------ Records for the task ------

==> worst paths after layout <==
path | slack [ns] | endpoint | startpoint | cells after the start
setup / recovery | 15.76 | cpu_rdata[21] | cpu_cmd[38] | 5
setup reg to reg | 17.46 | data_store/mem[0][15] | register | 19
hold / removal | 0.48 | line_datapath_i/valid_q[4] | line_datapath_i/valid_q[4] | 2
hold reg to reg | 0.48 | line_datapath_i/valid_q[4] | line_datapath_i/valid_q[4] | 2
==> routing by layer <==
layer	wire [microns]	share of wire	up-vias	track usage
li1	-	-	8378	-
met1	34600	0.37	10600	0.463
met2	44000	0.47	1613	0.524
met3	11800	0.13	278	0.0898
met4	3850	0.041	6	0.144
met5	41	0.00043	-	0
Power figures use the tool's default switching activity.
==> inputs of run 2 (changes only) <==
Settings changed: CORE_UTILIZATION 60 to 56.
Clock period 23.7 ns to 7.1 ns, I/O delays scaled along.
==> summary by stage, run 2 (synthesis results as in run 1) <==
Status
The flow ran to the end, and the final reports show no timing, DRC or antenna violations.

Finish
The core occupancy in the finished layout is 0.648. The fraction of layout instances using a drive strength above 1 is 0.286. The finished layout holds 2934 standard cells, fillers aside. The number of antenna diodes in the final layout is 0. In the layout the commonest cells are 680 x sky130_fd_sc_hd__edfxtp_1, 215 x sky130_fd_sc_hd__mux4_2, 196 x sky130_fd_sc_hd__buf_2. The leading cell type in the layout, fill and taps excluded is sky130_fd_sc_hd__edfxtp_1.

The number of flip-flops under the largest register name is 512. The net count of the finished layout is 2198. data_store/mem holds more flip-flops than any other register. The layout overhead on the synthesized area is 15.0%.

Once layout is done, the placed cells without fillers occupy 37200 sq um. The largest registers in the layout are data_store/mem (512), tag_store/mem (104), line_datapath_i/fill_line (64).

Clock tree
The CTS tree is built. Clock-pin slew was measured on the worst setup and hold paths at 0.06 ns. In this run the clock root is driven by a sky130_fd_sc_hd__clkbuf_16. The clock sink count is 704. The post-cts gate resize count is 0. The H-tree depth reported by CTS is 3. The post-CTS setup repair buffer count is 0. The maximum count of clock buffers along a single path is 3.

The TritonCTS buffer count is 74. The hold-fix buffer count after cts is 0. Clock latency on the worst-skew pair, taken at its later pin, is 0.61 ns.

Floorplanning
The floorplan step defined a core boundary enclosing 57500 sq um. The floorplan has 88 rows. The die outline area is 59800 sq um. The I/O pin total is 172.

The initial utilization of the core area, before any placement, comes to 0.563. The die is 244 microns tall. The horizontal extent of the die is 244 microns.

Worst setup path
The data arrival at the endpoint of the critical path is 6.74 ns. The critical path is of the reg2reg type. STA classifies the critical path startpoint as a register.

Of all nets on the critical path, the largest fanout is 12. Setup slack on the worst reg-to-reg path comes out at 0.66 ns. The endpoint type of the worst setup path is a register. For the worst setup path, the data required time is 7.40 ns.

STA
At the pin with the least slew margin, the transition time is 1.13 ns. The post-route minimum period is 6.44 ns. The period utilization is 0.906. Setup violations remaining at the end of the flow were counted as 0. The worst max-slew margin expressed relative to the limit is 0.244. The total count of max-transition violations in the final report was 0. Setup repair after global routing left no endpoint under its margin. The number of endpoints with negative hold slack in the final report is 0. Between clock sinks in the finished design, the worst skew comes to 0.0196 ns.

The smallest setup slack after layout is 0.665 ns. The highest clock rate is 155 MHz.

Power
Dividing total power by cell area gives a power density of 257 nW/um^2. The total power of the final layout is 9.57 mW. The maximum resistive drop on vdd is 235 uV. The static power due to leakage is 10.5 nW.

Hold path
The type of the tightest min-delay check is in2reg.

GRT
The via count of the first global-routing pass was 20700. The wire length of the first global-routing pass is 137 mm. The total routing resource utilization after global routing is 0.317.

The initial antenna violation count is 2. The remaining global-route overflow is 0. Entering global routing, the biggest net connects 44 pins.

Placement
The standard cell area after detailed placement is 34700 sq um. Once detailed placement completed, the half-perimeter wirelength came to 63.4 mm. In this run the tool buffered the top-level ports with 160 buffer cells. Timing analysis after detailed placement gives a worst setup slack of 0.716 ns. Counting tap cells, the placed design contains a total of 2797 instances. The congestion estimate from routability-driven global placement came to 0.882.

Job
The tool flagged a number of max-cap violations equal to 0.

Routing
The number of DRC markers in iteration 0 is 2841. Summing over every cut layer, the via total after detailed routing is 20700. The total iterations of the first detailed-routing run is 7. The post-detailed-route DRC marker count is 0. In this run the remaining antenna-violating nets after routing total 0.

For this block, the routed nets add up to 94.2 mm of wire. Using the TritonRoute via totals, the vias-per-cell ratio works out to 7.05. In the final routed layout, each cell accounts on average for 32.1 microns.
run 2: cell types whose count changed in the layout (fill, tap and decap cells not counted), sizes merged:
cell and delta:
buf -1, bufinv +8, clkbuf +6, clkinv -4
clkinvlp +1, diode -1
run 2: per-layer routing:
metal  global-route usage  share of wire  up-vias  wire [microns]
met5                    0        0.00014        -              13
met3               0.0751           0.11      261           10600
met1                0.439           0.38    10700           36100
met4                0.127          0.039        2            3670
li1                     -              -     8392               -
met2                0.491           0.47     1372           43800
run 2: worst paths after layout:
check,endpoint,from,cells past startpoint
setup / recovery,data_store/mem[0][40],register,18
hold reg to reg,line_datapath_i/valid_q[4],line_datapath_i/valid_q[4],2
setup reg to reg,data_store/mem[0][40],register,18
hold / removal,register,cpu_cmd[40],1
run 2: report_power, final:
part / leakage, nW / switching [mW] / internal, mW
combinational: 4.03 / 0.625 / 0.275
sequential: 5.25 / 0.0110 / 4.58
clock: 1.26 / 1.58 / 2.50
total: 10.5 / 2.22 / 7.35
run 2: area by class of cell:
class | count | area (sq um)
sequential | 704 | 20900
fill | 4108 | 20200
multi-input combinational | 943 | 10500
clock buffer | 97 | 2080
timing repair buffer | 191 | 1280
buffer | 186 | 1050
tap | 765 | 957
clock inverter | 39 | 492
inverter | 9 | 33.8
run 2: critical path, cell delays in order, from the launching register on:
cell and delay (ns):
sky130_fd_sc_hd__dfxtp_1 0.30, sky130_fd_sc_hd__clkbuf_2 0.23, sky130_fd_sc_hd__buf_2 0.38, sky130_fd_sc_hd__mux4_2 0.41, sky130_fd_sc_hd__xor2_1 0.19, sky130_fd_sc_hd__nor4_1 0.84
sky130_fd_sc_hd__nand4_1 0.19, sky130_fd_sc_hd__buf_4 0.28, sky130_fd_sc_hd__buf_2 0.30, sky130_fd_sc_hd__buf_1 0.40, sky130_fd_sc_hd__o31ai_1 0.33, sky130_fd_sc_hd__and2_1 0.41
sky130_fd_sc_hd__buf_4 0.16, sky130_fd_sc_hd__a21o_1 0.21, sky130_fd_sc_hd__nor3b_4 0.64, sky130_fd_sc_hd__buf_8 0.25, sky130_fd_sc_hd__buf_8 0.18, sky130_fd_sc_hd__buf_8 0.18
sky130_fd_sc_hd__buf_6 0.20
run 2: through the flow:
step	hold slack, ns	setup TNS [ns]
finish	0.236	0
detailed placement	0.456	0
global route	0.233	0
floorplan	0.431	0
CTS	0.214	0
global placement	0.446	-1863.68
[src/pwo_defines.svh]
//--------------------------------------------------------------------------
// modulus, widths, polynomial length and pipeline latencies for the
// pointwise-operation engine
//--------------------------------------------------------------------------
`ifndef PWO_DEFINES_SVH
`define PWO_DEFINES_SVH

// prime modulus of the coefficient ring
`define PWO_Q 23'd8380417

// one coefficient fits in 23 bits
`define PWO_COEF_W 23

// 256 memory words
`define PWO_ADDR_W 8

// coefficients per polynomial
`define PWO_N 64

// operand register, product, reduction, accumulate
`define PWO_ARITH_LAT 4

// memory read plus arithmetic pipeline
`define PWO_WR_LAT 5

`endif
[src/pwo_pkg.sv]
//--------------------------------------------------------------------------
// operation mode, coefficient and address types
//--------------------------------------------------------------------------
`include "pwo_defines.svh"

package pwo_pkg;

  // pointwise multiply, add and subtract
  typedef enum logic [1:0] {
    pwm = 2'd0,
    pwa = 2'd1,
    pws = 2'd2
  } mode_t;

  // one coefficient modulo q
  typedef logic [`PWO_COEF_W-1:0] coef_t;

  // word address in the coefficient memory
  typedef logic [`PWO_ADDR_W-1:0] addr_t;

endpackage

[src/pwo_arith.sv]
//--------------------------------------------------------------------------
// four-stage modular multiply, add, subtract and accumulate pipeline
//--------------------------------------------------------------------------
`timescale 1ns/1ps
`include "pwo_defines.svh"

module pwo_arith import pwo_pkg::*; (
  input  logic  pi_clk,
  input  logic  pi_reset_n,
  input  logic  zeroize,
  input  mode_t mode,
  input  logic  accumulate,
  input  logic  rd_en,
  input  logic  issue_b_sel,
  input  coef_t sampler_data,
  input  coef_t rd_data_a,
  input  coef_t rd_data_b,
  input  coef_t rd_data_c,
  output coef_t result,
  output logic  result_valid
);

  localparam int PW = 2 * `PWO_COEF_W;
  localparam int SW = `PWO_COEF_W + 1;

  logic          v0, v1, v2, v3;
  logic          bsel0;
  coef_t         samp0;
  coef_t         a1, b1, c1;
  coef_t         c2, c3;
  coef_t         r3;
  logic [PW-1:0] wide2;
  logic          acc_en;
  logic [SW-1:0] acc_sum;

  // valid line from the issue cycle to the result
  always_ff @(posedge pi_clk or negedge pi_reset_n) begin
    if (!pi_reset_n) begin
      {v0, v1, v2, v3, result_valid} <= '0;
    end else if (zeroize) begin
      {v0, v1, v2, v3, result_valid} <= '0;
    end else begin
      {v0, v1, v2, v3, result_valid} <= {rd_en, v0, v1, v2, v3};
    end
  end

  // sampler word is held while the memory read is in flight
  always_ff @(posedge pi_clk) begin
    bsel0 <= issue_b_sel;
    if (rd_en) begin
      samp0 <= sampler_data;
    end
  end

  assign acc_en = accumulate && (mode == pwm);

  // operand regs, product or sum, mod q, accumulate
  always_ff @(posedge pi_clk) begin
    a1 <= rd_data_a;
    b1 <= bsel0 ? samp0 : rd_data_b;
    c1 <= rd_data_c;
    c2 <= c1;
    case (mode)
      pwm:     wide2 <= PW'(a1) * PW'(b1);
      pwa:     wide2 <= PW'(a1) + PW'(b1);
      // q added first keeps the difference positive
      default: wide2 <= PW'(a1) + PW'(`PWO_Q) - PW'(b1);
    endcase
    r3 <= coef_t'(wide2 % PW'(`PWO_Q));
    c3 <= c2;
    if (acc_sum >= SW'(`PWO_Q)) begin
      result <= coef_t'(acc_sum - SW'(`PWO_Q));
    end else begin
      result <= coef_t'(acc_sum);
    end
  end

  assign acc_sum = SW'(r3) + (acc_en ? SW'(c3) : SW'(0));
endmodule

------

Find the lines above that contain "initial" and give their count, with nothing added.

§ Finished exercise:
2